Kirkus Reviews QR Code
A SEVERED WASP by Madeleine L'Engle

A SEVERED WASP

A Novel

by Madeleine L'Engle

Pub Date: Jan. 1st, 1982
ISBN: 0374517835
Publisher: Farrar, Straus and Giroux

Bother in the Cathedral—enervating bother—as veteran juvenile author L'Engle frogmarches her 70-ish protagonist through a talkathon of troubles and a marathon of acquaintanceships with bishops, deans, nuns, and others at an Episcopal church in upper Manhattan. Katherine Vigneras, retired from a stellar concert-pianist career to what she expects to be townhouse solitude in lower Manhattan, is contacted by an old, transformed acquaintance: the once-dissolute young man who married (and divorced) Katherine's first love-rival is now . . . elderly Bishop Felix Bodeway. So, gradually, Katherine slips into the Church society: the companionable and talented family of Dean Davidson, including budding musical genius Emily (who lost her leg in what might not have been an accident); brilliant organist Llew Owen, grieving over his wife's childbirth-death; Bishop Allie Undercroft, who reminds Katherine so much of the German WW II commandant in her past; Allie's wife Yolande, former pop-star from a seedy Colombian background; Sister Isobel, once married to Allie; Yolande's sinister housekeeper, Mrs.

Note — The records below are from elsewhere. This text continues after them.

File: config.mk
export PLATFORM = sky130hd
export DESIGN_NAME = hazard_ctrl
export DESIGN_NICKNAME = d
export VERILOG_FILES = /design/src/rtl/hazard_ctrl_pkg.sv /design/src/rtl/hazard_ctrl_sat_counter.sv /design/src/rtl/hazard_ctrl.sv
export SDC_FILE = /design/constraint.sdc
export NUM_CORES = 1
export LEC_CHECK = 0
export CAP_MARGIN = 20
export CELL_PAD_IN_SITES_DETAIL_PLACEMENT = 0
export CELL_PAD_IN_SITES_GLOBAL_PLACEMENT = 1
export CORE_AREA = 2 2 96 98
export CTS_CLUSTER_SIZE = 25
export DETAILED_ROUTE_END_ITERATION = 8
export DIE_AREA = 0 0 98 100
export GPL_ROUTABILITY_DRIVEN = 1
export PLACE_DENSITY_LB_ADDON = 0.1
export SLEW_MARGIN = 20
export SYNTH_ARGS = -nofsm -noshare
export SYNTH_HDL_FRONTEND = slang
export SYNTH_SLANG_ARGS = --single-unit
export TNS_END_PERCENT = 1
File: constraint.sdc
create_clock -name clkHZ -period 2.24 [get_ports clkHZ]
set_input_delay 0.224 -clock clkHZ [delete_from_list [all_inputs] [get_ports clkHZ]]
set_output_delay 0.224 -clock clkHZ [all_outputs]
set_load 0.01 [all_outputs]
File: src/rtl/hazard_ctrl_pkg.sv
// Shared definitions for the pipeline hazard/stall controller: FSM state
// encoding, ID/EX Mem1 bit positions, default widths and the load-use
// match helper.
package hazard_ctrl_pkg;

  // Controller state: normal run, one-cycle post-branch squash, memory hold
  typedef enum logic [1:0] {
    RUN     = 2'd0,
    FLUSH   = 2'd1,
    MEMHOLD = 2'd2
  } hz_state_e;

  // Bit positions inside the ID/EX Mem1 control field
  localparam int MEM_WRITE = 0;
  localparam int MEM_READ  = 1;
  localparam int BRANCH    = 2;

  // Default widths / limits
  localparam int CNT_W_DEFAULT       = 16;
  localparam int MEM_TIMEOUT_DEFAULT = 64;

  // A load in EX whose destination is read by the instruction in ID.
  // Register 0 is hard-wired, so it never creates a dependency.
  function automatic logic load_use_match(
    input logic       mem_read,
    input logic [4:0] ex_rt,
    input logic [4:0] id_rs,
    input logic [4:0] id_rt,
    input logic       uses_rt
  );
    return mem_read && (ex_rt != 5'd0) &&
           ((ex_rt == id_rs) || (uses_rt && (ex_rt == id_rt)));
  endfunction

endpackage

File: src/rtl/hazard_ctrl_sat_counter.sv
// Saturating up-counter with synchronous clear and synchronous
// active-low reset. Clear wins over increment in the same cycle.
module sat_counter
  import hazard_ctrl_pkg::*;
#(
  parameter int CNT_W = CNT_W_DEFAULT
) (
  input  logic             clk,
  input  logic             rst_n,
  input  logic             inc,
  input  logic             clr,
  output logic [CNT_W-1:0] cnt
);

  logic [CNT_W-1:0] cnt_d;
  logic [CNT_W-1:0] cnt_q;

  // Next count: clear first, then saturating increment, else hold
  always_comb begin
    cnt_d = cnt_q;
    if (clr) begin
      cnt_d = {CNT_W{1'b0}};
    end else if (inc && (cnt_q != {CNT_W{1'b1}})) begin
      cnt_d = cnt_q + {{(CNT_W-1){1'b0}}, 1'b1};
    end else begin
      cnt_d = cnt_q;
    end
  end

  // Count register with synchronous active-low reset
  always_ff @(posedge clk) begin
    if (!rst_n) begin
      cnt_q <= {CNT_W{1'b0}};
    end else begin
      cnt_q <= cnt_d;
    end
  end

  assign cnt = cnt_q;

endmodule

File: src/rtl/hazard_ctrl.sv
// Pipeline hazard and stall controller for the 5-stage MIPS datapath.
// Stage-control outputs are decoded combinationally from the registered
// state and the live inputs; state, busy timer, memErr and the event
// counters are registered.
module hazard_ctrl
  import hazard_ctrl_pkg::*;
#(
  parameter int CNT_W       = CNT_W_DEFAULT,
  parameter int MEM_TIMEOUT = MEM_TIMEOUT_DEFAULT
) (
  input  logic             clkHZ,
  input  logic             rstnHZ,
  input  logic             exMemRead,
  input  logic [4:0]       exRt,
  input  logic [4:0]       idRs,
  input  logic [4:0]       idRt,
  input  logic             idUsesRt,
  input  logic             branchTaken,
  input  logic             memBusy,
  input  logic             cntClr,
  output logic             pcWrite,
  output logic             ifidWrite,
  output logic             ifidFlush,
  output logic             idexWrite,
  output logic             idexBubble,
  output logic             exmemWrite,
  output logic             exmemFlush,
  output logic [CNT_W-1:0] loadUseCnt,
  output logic [CNT_W-1:0] flushCnt,
  output logic [CNT_W-1:0] memStallCnt,
  output logic             memErr
);

  // Busy timer only has to reach MEM_TIMEOUT, then it saturates there
  localparam int                TMR_W   = $clog2(MEM_TIMEOUT + 1);
  localparam logic [TMR_W-1:0]  TMO_VAL = TMR_W'(MEM_TIMEOUT);
  localparam logic [TMR_W-1:0]  TMR_ONE = TMR_W'(1);
  localparam logic [TMR_W-1:0]  TMR_ZERO = TMR_W'(0);

  hz_state_e        state_d;
  hz_state_e        state_q;
  hz_state_e        state_cur_s;
  logic [TMR_W-1:0] timer_d;
  logic [TMR_W-1:0] timer_q;
  logic             mem_err_d;
  logic             mem_err_q;

  logic             lu_enable_s;
  logic             lu_hit_s;
  logic             inc_load_use_s;
  logic             inc_flush_s;
  logic             inc_mem_stall_s;

  // Effective state: while reset is held the controls decode as in RUN
  always_comb begin
    state_cur_s = RUN;
    if (rstnHZ) begin
      state_cur_s = state_q;
    end else begin
      state_cur_s = RUN;
    end
  end

  // Load-use detection is masked while ID holds a squashed NOP
  always_comb begin
    lu_enable_s = 1'b1;
    case (state_cur_s)
      RUN:     lu_enable_s = 1'b1;
      MEMHOLD: lu_enable_s = 1'b1;
      FLUSH:   lu_enable_s = 1'b0;
      default: lu_enable_s = 1'b1;
    endcase
    lu_hit_s = lu_enable_s &&
               load_use_match(exMemRead, exRt, idRs, idRt, idUsesRt);
  end

  // Prioritised stage controls and next state: memBusy > branch > load-use
  always_comb begin
    pcWrite         = 1'b1;
    ifidWrite       = 1'b1;
    ifidFlush       = 1'b0;
    idexWrite       = 1'b1;
    idexBubble      = 1'b0;
    exmemWrite      = 1'b1;
    exmemFlush      = 1'b0;
    state_d         = RUN;
    inc_load_use_s  = 1'b0;
    inc_flush_s     = 1'b0;
    inc_mem_stall_s = 1'b0;
    if (memBusy) begin
      // Freeze the whole front end; a taken branch waits in EX/MEM
      pcWrite         = 1'b0;
      ifidWrite       = 1'b0;
      idexWrite       = 1'b0;
      exmemWrite      = 1'b0;
      state_d         = MEMHOLD;
      inc_mem_stall_s = 1'b1;
    end else if (branchTaken) begin
      // PC loads the target, younger instructions are squashed
      ifidFlush   = 1'b1;
      idexBubble  = 1'b1;
      exmemFlush  = 1'b1;
      state_d     = FLUSH;
      inc_flush_s = 1'b1;
    end else if (lu_hit_s) begin
      // Hold PC and IF/ID, inject one bubble behind the load
      pcWrite        = 1'b0;
      ifidWrite      = 1'b0;
      idexBubble     = 1'b1;
      state_d        = RUN;
      inc_load_use_s = 1'b1;
    end else begin
      state_d = RUN;
    end
  end

  // Busy timer saturates at MEM_TIMEOUT; memErr is sticky until reset
  always_comb begin
    timer_d   = timer_q;
    mem_err_d = mem_err_q;
    if (memBusy) begin
      if (timer_q == TMO_VAL) begin
        timer_d = timer_q;
      end else begin
        timer_d = timer_q + TMR_ONE;
      end
      if (timer_d == TMO_VAL) begin
        mem_err_d = 1'b1;
      end else begin
        mem_err_d = mem_err_q;
      end
    end else begin
      timer_d   = TMR_ZERO;
      mem_err_d = mem_err_q;
    end
  end

  // State, timer and error flag with synchronous active-low reset
  always_ff @(posedge clkHZ) begin
    if (!rstnHZ) begin
      state_q   <= RUN;
      timer_q   <= TMR_ZERO;
      mem_err_q <= 1'b0;
    end else begin
      state_q   <= state_d;
      timer_q   <= timer_d;
      mem_err_q <= mem_err_d;
    end
  end

  assign memErr = mem_err_q;

  sat_counter #(.CNT_W(CNT_W)) u_load_use_cnt (
    .clk   (clkHZ),
    .rst_n (rstnHZ),
    .inc   (inc_load_use_s),
    .clr   (cntClr),
    .cnt   (loadUseCnt)
  );

  sat_counter #(.CNT_W(CNT_W)) u_flush_cnt (
    .clk   (clkHZ),
    .rst_n (rstnHZ),
    .inc   (inc_flush_s),
    .clr   (cntClr),
    .cnt   (flushCnt)
  );

  sat_counter #(.CNT_W(CNT_W)) u_mem_stall_cnt (
    .clk   (clkHZ),
    .rst_n (rstnHZ),
    .inc   (inc_mem_stall_s),
    .clr   (cntClr),
    .cnt   (memStallCnt)
  );

endmodule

Gomez; and Sister Catherine, a nun of extraordinary spiritual strengths. Plus, at home, there are Katherine's two tenants: orthopedic surgeon Dr. Mimi Oppenheimer, who proffers comforts and says "Oy veh"; and pregnant Dorcas, separated from a hateful husband who cheated on her with a man. And furthermore, while all of these folks pour out confidences and confessions, Katherine's own tangled past slowly bubbles forth: pianist/composer husband Justin, you see, had his hands broken and was castrated in Auschwitz; yet he urged Katherine to go forth and multiply; so children Julie and Michou (killed tragically at seven) were conceived with help from a Cardinal, a Norwegian conductor, and that Nazi commandant. The action, then, is minimal—as Katherine moves from Cathedral practice for a benefit concert to lessons-for-Emily to social gatherings, ever shuttling between the Village and St. John's. But eventually, after listening and giving advice ad infinitum, Katherine does solve the matters of Emily's secret terrer and seine obscene phone calls. With bland characters, all speaking in the same liturgical-paced cadences: an immense but serenely soaring mess—no livelier or crisper than L'Engle's last foray into adult fiction, The Other Side of the Sun.